Tuesday, May 3, 2016

The Wrong Way to Trim Government

Our large, interventionist regulatory-welfare-education-police state scares me, but I think a big regulatory-welfare-education-police state that waxes and wanes at random scares me even more.

I favor smaller government, but I don’t necessarily favor the way it’s getting done. Brinkmanship over budget deficits and funding is leading to very sudden shut-downs of government agencies. It’s happening in a big way in Illinois, and it’s looming at the federal level, too. I’d prefer to see a slow, deliberate phasing out of bad programs that don’t pass a cost-benefit analysis. Some government programs are so destructive and wicked that they should be ended immediately, but others are benign (even if expensive in $$$ terms). The benign ones could be slowly phased out so that people have more time to adjust to changing circumstances.

While a government shut-down that happens abruptly really is disruptive, people are wrong to bemoan the disappearance of some of these programs. The assumption is that if the government doesn’t do it, it won’t be done at all. That assumption is wrong for many of the things government does. Government hires people to perform a service, and collects money from the (supposed) beneficiaries of that service. Person A performs a service for Person B, with the government serving as an intermediary. There is no reason to assume that A and B can’t find each other without the government’s help. Schools can still find students, and vice versa, without government acting as an intermediary. Someone can build a road between points X and Y, for any such cases where a road between X and Y is useful, and the users of the road can pay the cost through tolls. Alternatively, businesses can build roads in anticipation of increased traffic to their storefronts. Government provides few true “public goods,” those non-excludable non-rivalrous goods that free markets are (again supposedly) unable to supply. If a government program shuts down and Person A and Person B stop exchanging services and payments, it probably means that the value of those services aren’t actually worth what’s being paid for them. It probably means that Person B values the services of Person A at *less* than what A is currently getting paid. That’s a program that really should come to an end. If we move more of society’s resources into the private sphere where exchange is voluntary, then we could expect only those exchanges where the service is worth the price to continue.

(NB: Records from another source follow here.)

`config.mk`:
```
export PLATFORM = sky130hd
export DESIGN_NAME = dma_request_sequencer
export DESIGN_NICKNAME = d
export VERILOG_FILES = /design/src/rtl/dma_pkg.sv /design/src/rtl/dma_rr_arbiter.sv /design/src/rtl/dma_request_sequencer.sv
export SDC_FILE = /design/constraint.sdc
export NUM_CORES = 1
export LEC_CHECK = 0
export BUFFER_PORTS_ARGS = -buffer_cell sky130_fd_sc_hd__buf_2
export CAP_MARGIN = 10
export CORE_AREA = 2 2 136 125
export CTS_CLUSTER_DIAMETER = 30
export DETAILED_ROUTE_END_ITERATION = 6
export DIE_AREA = 0 0 138 127
export PLACE_DENSITY = 0.78
export SKIP_LAST_GASP = 1
export SYNTH_ARGS = -nofsm -noshare
export SYNTH_HDL_FRONTEND = slang
export SYNTH_SLANG_ARGS = --single-unit
```
`constraint.sdc`:
```
create_clock -name clk -period 6.7 [get_ports clk]
set_input_delay 0.335 -clock clk [delete_from_list [all_inputs] [get_ports clk]]
set_output_delay 0.335 -clock clk [all_outputs]
set_load 0.01 [all_outputs]
```
`src/rtl/dma_pkg.sv`:
```
// Shared types and constants for the DMA request sequencer.
package dma_pkg;

    localparam int NCH    = 4;
    localparam int AW_DEF = 16;

    typedef enum logic [2:0] {
        ST_IDLE,
        ST_REQ,
        ST_S1,
        ST_S2,
        ST_S3
    } dma_state_e;

    function automatic logic [1:0] oh2idx(input logic [NCH-1:0] oh);
        logic [1:0] idx;
        idx = '0;
        for (int i = 0; i < NCH; i++) begin
            if (oh[i]) idx = 2'(i);
        end
        return idx;
    endfunction

endpackage

```
`src/rtl/dma_rr_arbiter.sv`:
```
// Rotating-priority channel selector; the served channel drops to lowest
// priority when update is pulsed.
module dma_rr_arbiter
    import dma_pkg::*;
(
    input  logic           clk,
    input  logic           reset,
    input  logic [NCH-1:0] req,
    input  logic           update,
    input  logic [NCH-1:0] served,
    output logic [NCH-1:0] grant
);

    logic [1:0] ptr_q;
    logic [1:0] ptr_d;
    logic [1:0] idx;
    logic       found;

    always_comb begin
        grant = '0;
        found = 1'b0;
        idx   = '0;
        for (int k = 0; k < NCH; k++) begin
            idx = ptr_q + 2'(k);
            if (!found && req[idx]) begin
                grant[idx] = 1'b1;
                found      = 1'b1;
            end
        end
    end

    always_comb begin
        ptr_d = ptr_q;
        if (update) ptr_d = oh2idx(served) + 2'd1;
    end

    always_ff @(posedge clk) begin
        if (!reset) ptr_q <= '0;
        else        ptr_q <= ptr_d;
    end

endmodule

```
`src/rtl/dma_request_sequencer.sv`:
```
// Four-channel single-transfer DMA request sequencer with hold/ack
// bus handshake and registered timing-stage outputs.
module dma_request_sequencer
    import dma_pkg::*;
#(
    parameter int AW = AW_DEF
) (
    input  logic           clk,
    input  logic           reset,
    input  logic [NCH-1:0] dreq,
    input  logic           hlda,
    input  logic           ready,
    input  logic           prog_we,
    input  logic [1:0]     prog_ch,
    input  logic [AW-1:0]  prog_addr,
    input  logic [AW-1:0]  prog_count,
    input  logic           prog_dir,
    output logic           hrq,
    output logic [NCH-1:0] dack,
    output logic [AW-1:0]  addr,
    output logic           wrflag,
    output logic           cs_n,
    output logic           tc,
    output logic           busy
);

    dma_state_e     state_q, state_d;
    logic [1:0]     act_q, act_d;
    logic [AW-1:0]  ch_addr_q [NCH];
    logic [AW-1:0]  ch_addr_d [NCH];
    logic [AW-1:0]  ch_cnt_q  [NCH];
    logic [AW-1:0]  ch_cnt_d  [NCH];
    logic [NCH-1:0] ch_dir_q, ch_dir_d;
    logic [NCH-1:0] en_q, en_d;

    logic           hrq_q, hrq_d;
    logic [NCH-1:0] dack_q, dack_d;
    logic [AW-1:0]  addr_q, addr_d;
    logic           wrflag_q, wrflag_d;
    logic           cs_n_q, cs_n_d;
    logic           tc_q, tc_d;
    logic           busy_q, busy_d;

    logic [NCH-1:0] req_v;
    logic [NCH-1:0] grant;
    logic           xfer;

    assign req_v = dreq & en_q;

    dma_rr_arbiter u_arb (
        .clk    (clk),
        .reset  (reset),
        .req    (req_v),
        .update (state_q == ST_S3),
        .served (NCH'(1) << act_q),
        .grant  (grant)
    );

    always_comb begin
        state_d  = state_q;
        act_d    = act_q;
        ch_addr_d = ch_addr_q;
        ch_cnt_d = ch_cnt_q;
        ch_dir_d = ch_dir_q;
        en_d     = en_q;

        unique case (state_q)
            ST_IDLE: if (|req_v) state_d = ST_REQ;
            ST_REQ: begin
                if (!(|req_v)) begin
                    state_d = ST_IDLE;
                end else if (hlda) begin
                    state_d = ST_S1;
                    act_d   = oh2idx(grant);
                end
            end
            ST_S1: state_d = hlda ? ST_S2 : ST_IDLE;
            ST_S2: begin
                if (!hlda)      state_d = ST_IDLE;
                else if (ready) state_d = ST_S3;
            end
            ST_S3: begin
                state_d          = ST_IDLE;
                ch_addr_d[act_q] = ch_addr_q[act_q] + AW'(1);
                ch_cnt_d[act_q]  = ch_cnt_q[act_q] - AW'(1);
                if (ch_cnt_q[act_q] == '0) en_d[act_q] = 1'b0;
            end
            default: state_d = ST_IDLE;
        endcase

        // The channel in flight is locked against reprogramming.
        if (prog_we && !(state_q != ST_IDLE && prog_ch == act_q)) begin
            ch_addr_d[prog_ch] = prog_addr;
            ch_cnt_d[prog_ch]  = prog_count;
            ch_dir_d[prog_ch]  = prog_dir;
            en_d[prog_ch]      = 1'b1;
        end

        xfer     = (state_d == ST_S1) || (state_d == ST_S2);
        hrq_d    = (state_d != ST_IDLE);
        busy_d   = (state_d != ST_IDLE);
        dack_d   = xfer ? (NCH'(1) << act_d) : '0;
        cs_n_d   = !xfer;
        addr_d   = addr_q;
        wrflag_d = wrflag_q;
        if (state_d == ST_S1) begin
            addr_d   = ch_addr_q[act_d];
            wrflag_d = ch_dir_q[act_d];
        end
        tc_d = (state_q == ST_S2) && (state_d == ST_S3) &&
               (ch_cnt_q[act_q] == '0);
    end

    always_ff @(posedge clk) begin
        if (!reset) begin
            state_q   <= ST_IDLE;
            act_q     <= '0;
            ch_addr_q <= '{default: '0};
            ch_cnt_q  <= '{default: '0};
            ch_dir_q  <= '0;
            en_q      <= '0;
            hrq_q     <= 1'b0;
            dack_q    <= '0;
            addr_q    <= '0;
            wrflag_q  <= 1'b0;
            cs_n_q    <= 1'b1;
            tc_q      <= 1'b0;
            busy_q    <= 1'b0;
        end else begin
            state_q   <= state_d;
            act_q     <= act_d;
            ch_addr_q <= ch_addr_d;
            ch_cnt_q  <= ch_cnt_d;
            ch_dir_q  <= ch_dir_d;
            en_q      <= en_d;
            hrq_q     <= hrq_d;
            dack_q    <= dack_d;
            addr_q    <= addr_d;
            wrflag_q  <= wrflag_d;
            cs_n_q    <= cs_n_d;
            tc_q      <= tc_d;
            busy_q    <= busy_d;
        end
    end

    assign hrq    = hrq_q;
    assign dack   = dack_q;
    assign addr   = addr_q;
    assign wrflag = wrflag_q;
    assign cs_n   = cs_n_q;
    assign tc     = tc_q;
    assign busy   = busy_q;

endmodule

```
* Word level (Yosys, flattened, before mapping)
Index checks and enable logic that the tools add are counted.
Operators by class: mux-type cells 71, add/subtract/negate cells 6, order comparisons 18, shift operators 2, bitwise operators 10, eq/ne operators 8, reductions and logical operators 27
Operators with widths (count):
- 64-bit bitwise mux | 4
- 64-bit two-way mux | 4
- 16-bit two-way mux | 8
- 16-bit binary-select mux with 2-bit select | 3
- 16-bit demux with 2-bit select | 2
- 4-bit two-way mux | 7
- 2-bit by 3-bit < comparator with 1-bit output (second input constant) | 7
- 2-bit two-way mux | 9
- 16-bit by 1-bit adder with 16-bit output (second input constant) | 1
- 16-bit logical NOT | 1
- 1-bit two-way mux | 16
- 4-bit OR | 4
- 16-bit by 1-bit subtractor with 16-bit output (second input constant) | 1
- 1-bit logical AND | 15
- 3-bit two-way mux | 5
- 1-bit demux with 2-bit select | 6
- 3-bit by 2-bit equality test with 1-bit output (second input constant) | 4
- 2-bit by 1-bit greater-or-equal comparator with 1-bit output (second input constant) | 6
- 3-bit case mux with 4 select lines | 1
- 1-bit binary-select mux with 2-bit select | 5
- 3-bit greater-or-equal comparator (second input constant) | 3
- 2-bit NOT with 3-bit output | 3
- 4-bit AND | 2
- 1-bit by 2-bit left shift with 4-bit output (first input constant) | 2
- 14 further kinds | 23
Word-level totals: logic and storage cells 161, input bits 44, register bits 167, output and inout bits 25

* Longest topological paths before layout
depth after elaboration 23, gate-level depth with buffers 13, gate-level depth less buffers 9

* Cells and area by module
From an unflattened synthesis, not the netlist that was laid out.
Second synthesis, totals: cells, all modules 1086, area, all modules 9591.7 um^2
Modules (own cells, without submodules):
- dma_request_sequencer | times used 1, cells an instance 1034, sequential area each 3303.2 um^2, area each 9151.3 um^2
- dma_rr_arbiter | times used 1, cells an instance 52, sequential area each 40.0 um^2, area each 440.4 um^2

* Worst setup path after synthesis
No wires, ideal clock.
path type flip-flop to flip-flop, start reg u_arb.ptr_q[0], end reg addr_q[0], in the netlist addr[0], setup time 116 ps, buffers on the path 3, arrival 3017 ps, stages on the path, launching flop included 13, setup slack 3567 ps, clock period less this slack 3133 ps, required time 6584 ps, path through dfxtp_1 -> clkbuf_1 -> inv_1 -> ha_1 -> clkbuf_1 -> nand3_1 -> o211a_1 -> a211oi_1 -> a22oi_2 -> nand3_1 -> buf_2 -> mux2_2 -> o211a_1
On the way: longest elaborated chain between the ends 22, elaborated cells on any way between the ends 57, those cells by class add/sub (3); order compare (8); mux (32); bitwise (4); reduce/logical (10)
Ends and longest elaborated chain:
- start: declaration | line dma_rr_arbiter.sv:14 | logic [1:0] ptr_q;
- start signal: assignment | line dma_rr_arbiter.sv:39 | else ptr_q <= ptr_d;
- branches (longest 11 deep; another with 2-bit by 3-bit < comparator with 1-bit output)
- 4-bit two-way mux * | line dma_rr_arbiter.sv:25 | if (!found && req[idx]) begin
- 1-bit two-way mux | line dma_pkg.sv:19 | if (oh[i]) idx = 2'(i);
- 2-bit two-way mux | line dma_pkg.sv:19
- 2-bit two-way mux * | line dma_pkg.sv:19
- 2-bit two-way mux * | line dma_request_sequencer.sv:72 | end else if (hlda) begin
- 2-bit two-way mux * | line dma_request_sequencer.sv:70 | if (!(|req_v)) begin
- 2-bit two-way mux * | line dma_request_sequencer.sv:67 | unique case (state_q)
- 2-bit NOT with 3-bit output (not written as such) * | line dma_request_sequencer.sv:107 | addr_d = ch_addr_q[act_d];
- 16-bit binary-select mux with 2-bit select * | line dma_request_sequencer.sv:107
- 16-bit two-way mux (not written as such) * (2 in series) | line dma_request_sequencer.sv:107
- end signal: assignment | line dma_request_sequencer.sv:138 | addr_q <= addr_d;
- end: declaration | line dma_request_sequencer.sv:38 | logic [AW-1:0] addr_q, addr_d;
Every way passes the cells marked *. The select of a mux whose other input is x is not followed. A chain may end at the register's enable or synchronous reset.

* Worst setup path after layout
start reg u_arb.ptr_q[0], end reg addr_q[7], in the netlist addr[7]
Same word-level chain as after synthesis.

==> results.md <==
- Via Count: around 9,000
- Sequential area share after synthesis: between 30% and 40%
- Unrepaired setup endpoints after global routing: no
- Status: completed
- Die H: between 100 and 150 um
- First-pass GRT wire length: about 46 mm
- Reg power frac: between 40% and 50%
- Number of synthesis warnings: 0
- Die area: 17,530 um^2
- Static Leak: just over 0.004 uW
- Max Transition Viols Final: 0
- Most common cell after layout, fill and taps aside: nor2_1
- Worst-path clk slew: roughly 60 ps
- DRC violations left: 0
- Total congestion overflow: 0
- Number of global-route vias before repair: around 8,600
- Reg2reg start: u_arb.ptr_q[0]
- Final period utilization: between 50% and 60%
- Initial Utilization: between 50 and 60%
- Hold Path Class: in2reg
- Worst Hold Path EP: ch_cnt_q[32]
- Synth area leaders: dfxtp_1 35%, nor2_1 6.7%, mux4_2 5.7%
- PnR Total Power: 2392 uW
- Worst Setup Path Type: reg2reg
- Placer congestion estimate: between 0.8 and 0.9
- Async set-reset flop share out of synthesis: 0%
- Layout cell share with drive strength beyond 1: ~15%
- Clock network fraction of design power: roughly 45%
- Antenna diodes: 0
- Num CTS Buffers: 17
- Final setup TNS: 0 ps
- Number of placed I/O pins: 69
- Die width: around 140 um
- Dominant cell type by area after synthesis: dfxtp_1
- EDFF count, synth: 0
- Fin. Hold Viols: 0
- Worst Path Required: approximately 7000 ps
- Power Dens Cells: between 200 and 250 nW/um^2
- R2r worst-path depth: 9
- DRT iter0 DRCs: 1,122
- CTS H-tree depth: 4
- Hold-fix buffers, CTS: 0
- Worst R2R End: addr[7]
- DR pass1 iterations: 5
- Period minus WS final: approximately 3800 ps
- GRT Util Overall: between 30% and 40%
- Initial antenna violation count: 0
- Main synth FF type: dfxtp_1
- Core ar.: roughly 16,000 um^2
- Register area: approximately 3300 um^2
- Design area: 10,520 um^2
- Clock Skews: approximately 8.9 ps
- #FFs+latches synth: about 170
- WL final: a little under 30 mm
- Fin cells: 1,340
- CTS tree: yes
- Post-DP HPWL: 17.73 mm
- Port Buffers: between 60 and 70
- Netlist area before placement: about 9500 um^2
- Yosys cell types: 60
- Combinational power share: approximately 11%
- DR WL/cell: roughly 22 um
- Largest net degree at the start of global routing: 99
- Setup Fix Bufs, Post-CTS: 0
- Psw: between 600 and 700 uW
- Hold path start: prog_count[0]
- Site Rows: between 40 and 50
- Crit. End Element: flip-flop
- Worst hold path depth: 3
- Synth top area share: between 30% and 40%
- Clk root buf: clkbuf_16
- Post-layout util: 65.89%
- CTS Buffer Depth: 2
- Startpoint Class: flip-flop
- Setup violators final: 0
- Slew margin rel.: 17.60%
- Multi-input gate area: 5731 um^2
- Syn Area/Cell: ~8.6 um^2
- Sw Ratio: around a quarter
- Max_cap viols: 0
- Fmax: between 200 and 300 MHz
- Dpl cell area: around 9900 um^2
- Sinks on Clock Net: roughly 170
- Worst ir drop on vdd: 0.0002276 V
- Final net count: between 1,000 and 1,500
- Fillcell total: 1,352
- P&R area growth vs syn: 10.97%
- Crit path max fanout: 15
- Measured slew at the worst slew-check pin: between 1000 and 1500 ps
- Placed cells: between 1,000 and 1,500
- Mapped Cells: ~1,100
- Critical path data arrival time: ~4100 ps
- Routed Antenna Nets: 0
- Clk Latency, worst-skew pair: 440 ps
- Flop-to-flop setup slack: 2940 ps
- Net Count, Synth: approximately 1,200
- Pint: between 1500 and 2000 uW
- Commonest cells after routing, fill and taps aside: 169 x nor2_1, 165 x dfxtp_1, 112 x nand2_1
- Routed vias/inst: between 6 and 7
- Post-CTS Resized: 0
metrics by stage:
step           setup WS (ps)  hold WS [ps]
3_3_place_gp            3154         454.6
5_1_grt                 2685         186.6
4_1_cts                 3026         178.2
3_5_place_dp            3040         458.6
6_report                2935         186.5
2_1_floorplan           3567         443.7
worst max-delay path by stage:
stage,from,endpoint,cells after the start
2_1_floorplan,u_arb.ptr_q[0],addr[0],12
3_3_place_gp,u_arb.ptr_q[0],addr[11],9
6_report,u_arb.ptr_q[0],addr[7],9
3_5_place_dp,u_arb.ptr_q[0],addr[7],9
5_1_grt,u_arb.ptr_q[0],addr[12],9
4_1_cts,u_arb.ptr_q[0],addr[12],9
sequential cells by signal, indices dropped and copies added, names as in the netlist:
| register | cells |
|---|---|
| dack | 4 |
| tc | 1 |
| cs_n | 1 |
| ch_cnt_q | 64 |
| addr | 16 |
| state_q | 3 |
| busy | 1 |
| u_arb.ptr_q | 2 |
| wrflag | 1 |
| en_q | 4 |
| act_q | 2 |
| ch_addr_q | 64 |
| ch_dir_q | 4 |
Yosys cell counts, types with 12 or more instances:
library cell,number
o21ai_0,26
a21oi_1,35
and2_1,18
dfxtp_1,167
nand4_1,12
nand3_1,14
nor2_1,169
o21a_1,13
nand2_1,112
clkbuf_1,76
mux2i_1,12
o211a_1,23
o211ai_1,57
o32ai_1,32
nor3_1,12
ha_1,15
and3_1,14
nor2b_1,33
o22ai_1,36
xnor2_1,21
mux4_2,24
a211oi_1,28
a21boi_0,24
layer usage:
layer  vias up  global-route usage [%]  wire (um)  part of all wire (%)
li1       4114                       -          -                     -
met1      4319                   43.20      11830                    40
met2       561                   53.26      13690                    46
met3        97                   7.571       2980                    10
met4         0                   14.71        977                   3.3
met5         -                       0          0                     0
power groups by stage:
stage	logic (uW)	clock network (uW)	registers, uW
floorplan	184	0	1060
global placement	254	0	1070
detailed placement	258	0	1070
CTS	260	1080	1050
global route	287	1120	1050
finish	266	1080	1050
final cells by class:
| type | instances | area share (%) |
|---|---|---|
| timing repair buffer | 90 | 4.829 |
| tap | 207 | 2.462 |
| sequential | 167 | 31.80 |
| multi-input combinational | 834 | 54.47 |
| clock buffer | 21 | 4.472 |
| inverter | 10 | 0.3568 |
| clock inverter | 11 | 1.606 |
cell families (layout without fill, tap and decap cells):
family / Yosys count / count (layout) / share of synthesized area, %
AND/OR/NAND/NOR: 414 / 414 / 20.14
AO/OA/AOI/OAI: 321 / 321 / 24.64
flip-flops: 167 / 167 / 35.26
buffers and inverters: 105 / 132 / 4.540
multiplexers: 56 / 56 / 10.77
XOR/XNOR: 28 / 28 / 2.666
adder cells (fa/ha/maj): 15 / 15 / 1.980
worst max-delay path: stages, from the launching register on:
cell and delay, ps:
dfxtp_1 550, inv_1 250, ha_1 510, mux2i_1 320, a211oi_1 170, a22oi_1 190, buf_4 270, and3_1 530
nand2_1 490, o211a_1 350
Power figures use the tool's default switching activity.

Of course there are exceptions, and I’m willing to entertain the idea that *some* government programs provide true “public goods.” It’s possible that some government programs are cost-justified but wouldn’t happen in a free market because of externalities and public goods considerations. But that’s all the more reason to start trimming, and start trimming *now*. Cut out those programs that aren’t obviously solving public goods problems. That way the ones that *are* don’t get cut every time there’s a budget stand-off. I happen to think we can get away with having a minuscule government, perhaps 5% of its current size, or even 0%. (I’m far more confident about the 5% than the 0%, but I’m comfortably agnostic about the exact location of the optimum level, at which point further cutting would suck more than it helped.) But suppose I *did* want a larger government. If I truly believed we needed a large interventionist state to solve externality problems, I would be very pissed off at all the wasteful government spending that made those necessary government programs unaffordable.  I’m disturbed by the near complete absence of fiscal hawks on the left, who should be saying, “Let’s be good stewards of taxpayer dollars. Let’s preserve the moral legitimacy of the state. Let’s push back against public sector interest groups that take more than their fair share. Let’s even trim some ‘nice to have’ government programs in favor of the ‘need to have’ government programs.” Whatever your goals are, and whatever you think is the optimum size of government, there are finite resources to be managed and allocated. We can’t do away with trade-offs.


These next few years will be interesting. Budget standoffs are looming in a big way, in my state (Illinois) and also at the national level. I think some people will realize that they actually can get on with their lives without government when the need arises. Some people will go through a painful adjustment process, but they’ll get back on their feet once they realize those government dollars aren’t coming back. Some people will be thrown out of their state jobs (or state-subsidized jobs), but assuming they have useful skills they will find employment elsewhere. Some folks will figure out that they can actually get by just fine without their subsidies, and in fact those subsidies may have been holding them back. Even if the budget cuts never in fact materialize, the prospect of big budget cuts will inspire some people to switch to more secure work (I know for a fact that some people are doing this already). This isn’t my preferred approach to cutting government, but I think it’s the logical outcome of an irrational political system. A rational electorate that asked only for cost-justified programs and disciplined budgets would not see this kind of instability. What we actually have are irrational mobs demanding always more for their coalition, making unreasonable demands and adopting a stance of unwillingness to compromise. It’s a good way of getting what you want, if you don’t really care about the rest of society or even your own long-term interests.